[Data supplied Boundary: Start]

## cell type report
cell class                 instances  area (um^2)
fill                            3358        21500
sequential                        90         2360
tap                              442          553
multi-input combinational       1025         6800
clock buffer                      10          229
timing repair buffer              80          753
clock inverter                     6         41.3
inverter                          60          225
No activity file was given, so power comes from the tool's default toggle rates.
==> design/flow/design.v <==
`timescale 1ns / 1ps
module ultrasonic_fsm(
input wire clk,
input wire rst,
input wire echo,
output reg trig_start,
output wire [13:0] distance_measure
    );
    localparam [2:0]
        IDLE = 0,
        TRIG = 1,
        WAIT = 2,
        MEASURE = 3,
        TENMS = 4;
    reg [2:0] current_state, next_state;
    reg [10:0] cnt12us = 0;
    reg waiting_start;
    reg [15:0] cnt460us = 0;
    reg measure_start;
    reg [24:0] cnt25ms = 0;
    reg tenms_start;
    reg [19:0] cnt10ms = 0;
    always @(posedge clk) begin
        if (rst) current_state <= IDLE;
        else current_state <= next_state;
    end
    always @(*) begin
        next_state = current_state;
        trig_start = 0;
        waiting_start = 0;
        measure_start = 0;
        tenms_start = 0;
        case(current_state)
            IDLE: begin
            if (rst == 0 ) next_state = TRIG;
            end
            TRIG: begin
            trig_start = 1;
            if (cnt12us >=1_599) next_state = WAIT;
            end
            WAIT: begin
            waiting_start = 1;
            if (echo) next_state = MEASURE;
            else if (cnt460us >= 45_999) next_state = TRIG;
            end
            MEASURE: begin
            measure_start = 1;
            if (echo == 0) begin             
            next_state = TENMS;
            end else if (cnt25ms >= 25'd1_999_999) next_state = TRIG;
            end
            TENMS: begin
            tenms_start = 1;
            if (cnt10ms >= 20'd999_999) next_state = IDLE;
            end
            default: next_state = IDLE;
        endcase
    end    
    always @(posedge clk) begin
        if (trig_start == 0) begin
        cnt12us <= 0; 
        end else if (cnt12us == 1_599) begin
        cnt12us <= 0;
        end else cnt12us <= cnt12us + 1;
    end 
    always @(posedge clk) begin
        if (waiting_start == 0) begin
          cnt460us <= 0;
        end else if (cnt460us == 45_999) begin
          cnt460us <= 0;
        end else cnt460us <= cnt460us + 1;
    end
    always @(posedge clk) begin
        if (measure_start == 0) begin
          cnt25ms <= 0;
        end else if (cnt25ms == 1_999_999) begin
          cnt25ms <= 0;
        end else cnt25ms <= cnt25ms + 1;
    end
    always @(posedge clk) begin
        if (tenms_start == 0) begin
          cnt10ms <= 0;
        end else if (cnt10ms == 999_999) begin
          cnt10ms <= 0;
        end else cnt10ms <= cnt10ms + 1;
    end
    reg [24:0] distance = 0;
    always @(posedge clk) begin
    if (rst) distance <= 0;
    else if (current_state == MEASURE && (echo == 0)) begin
        distance <= cnt25ms;
    end
    end    
    assign distance_measure = distance/5830;
endmodule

[Data supplied Boundary: End]

### Work to complete
Make a faithful copy of every record above.

### Your response
## cell type report
cell class                 instances  area (um^2)
fill                            3358        21500
sequential                        90         2360
tap                              442          553
multi-input combinational       1025         6800
clock buffer                      10          229
timing repair buffer              80          753
clock inverter                     6         41.3
inverter                          60          225
No activity file was given, so power comes from the tool's default toggle rates.
==> design/flow/design.v <==
`timescale 1ns / 1ps
module ultrasonic_fsm(
input wire clk,
input wire rst,
input wire echo,
output reg trig_start,
output wire [13:0] distance_measure
    );
    localparam [2:0]
        IDLE = 0,
        TRIG = 1,
        WAIT = 2,
        MEASURE = 3,
        TENMS = 4;
    reg [2:0] current_state, next_state;
    reg [10:0] cnt12us = 0;
    reg waiting_start;
    reg [15:0] cnt460us = 0;
    reg measure_start;
    reg [24:0] cnt25ms = 0;
    reg tenms_start;
    reg [19:0] cnt10ms = 0;
    always @(posedge clk) begin
        if (rst) current_state <= IDLE;
        else current_state <= next_state;
    end
    always @(*) begin
        next_state = current_state;
        trig_start = 0;
        waiting_start = 0;
        measure_start = 0;
        tenms_start = 0;
        case(current_state)
            IDLE: begin
            if (rst == 0 ) next_state = TRIG;
            end
            TRIG: begin
            trig_start = 1;
            if (cnt12us >=1_599) next_state = WAIT;
            end
            WAIT: begin
            waiting_start = 1;
            if (echo) next_state = MEASURE;
            else if (cnt460us >= 45_999) next_state = TRIG;
            end
            MEASURE: begin
            measure_start = 1;
            if (echo == 0) begin             
            next_state = TENMS;
            end else if (cnt25ms >= 25'd1_999_999) next_state = TRIG;
            end
            TENMS: begin
            tenms_start = 1;
            if (cnt10ms >= 20'd999_999) next_state = IDLE;
            end
            default: next_state = IDLE;
        endcase
    end    
    always @(posedge clk) begin
        if (trig_start == 0) begin
        cnt12us <= 0; 
        end else if (cnt12us == 1_599) begin
        cnt12us <= 0;
        end else cnt12us <= cnt12us + 1;
    end 
    always @(posedge clk) begin
        if (waiting_start == 0) begin
          cnt460us <= 0;
        end else if (cnt460us == 45_999) begin
          cnt460us <= 0;
        end else cnt460us <= cnt460us + 1;
    end
    always @(posedge clk) begin
        if (measure_start == 0) begin
          cnt25ms <= 0;
        end else if (cnt25ms == 1_999_999) begin
          cnt25ms <= 0;
        end else cnt25ms <= cnt25ms + 1;
    end
    always @(posedge clk) begin
        if (tenms_start == 0) begin
          cnt10ms <= 0;
        end else if (cnt10ms == 999_999) begin
          cnt10ms <= 0;
        end else cnt10ms <= cnt10ms + 1;
    end
    reg [24:0] distance = 0;
    always @(posedge clk) begin
    if (rst) distance <= 0;
    else if (current_state == MEASURE && (echo == 0)) begin
        distance <= cnt25ms;
    end
    end    
    assign distance_measure = distance/5830;
endmodule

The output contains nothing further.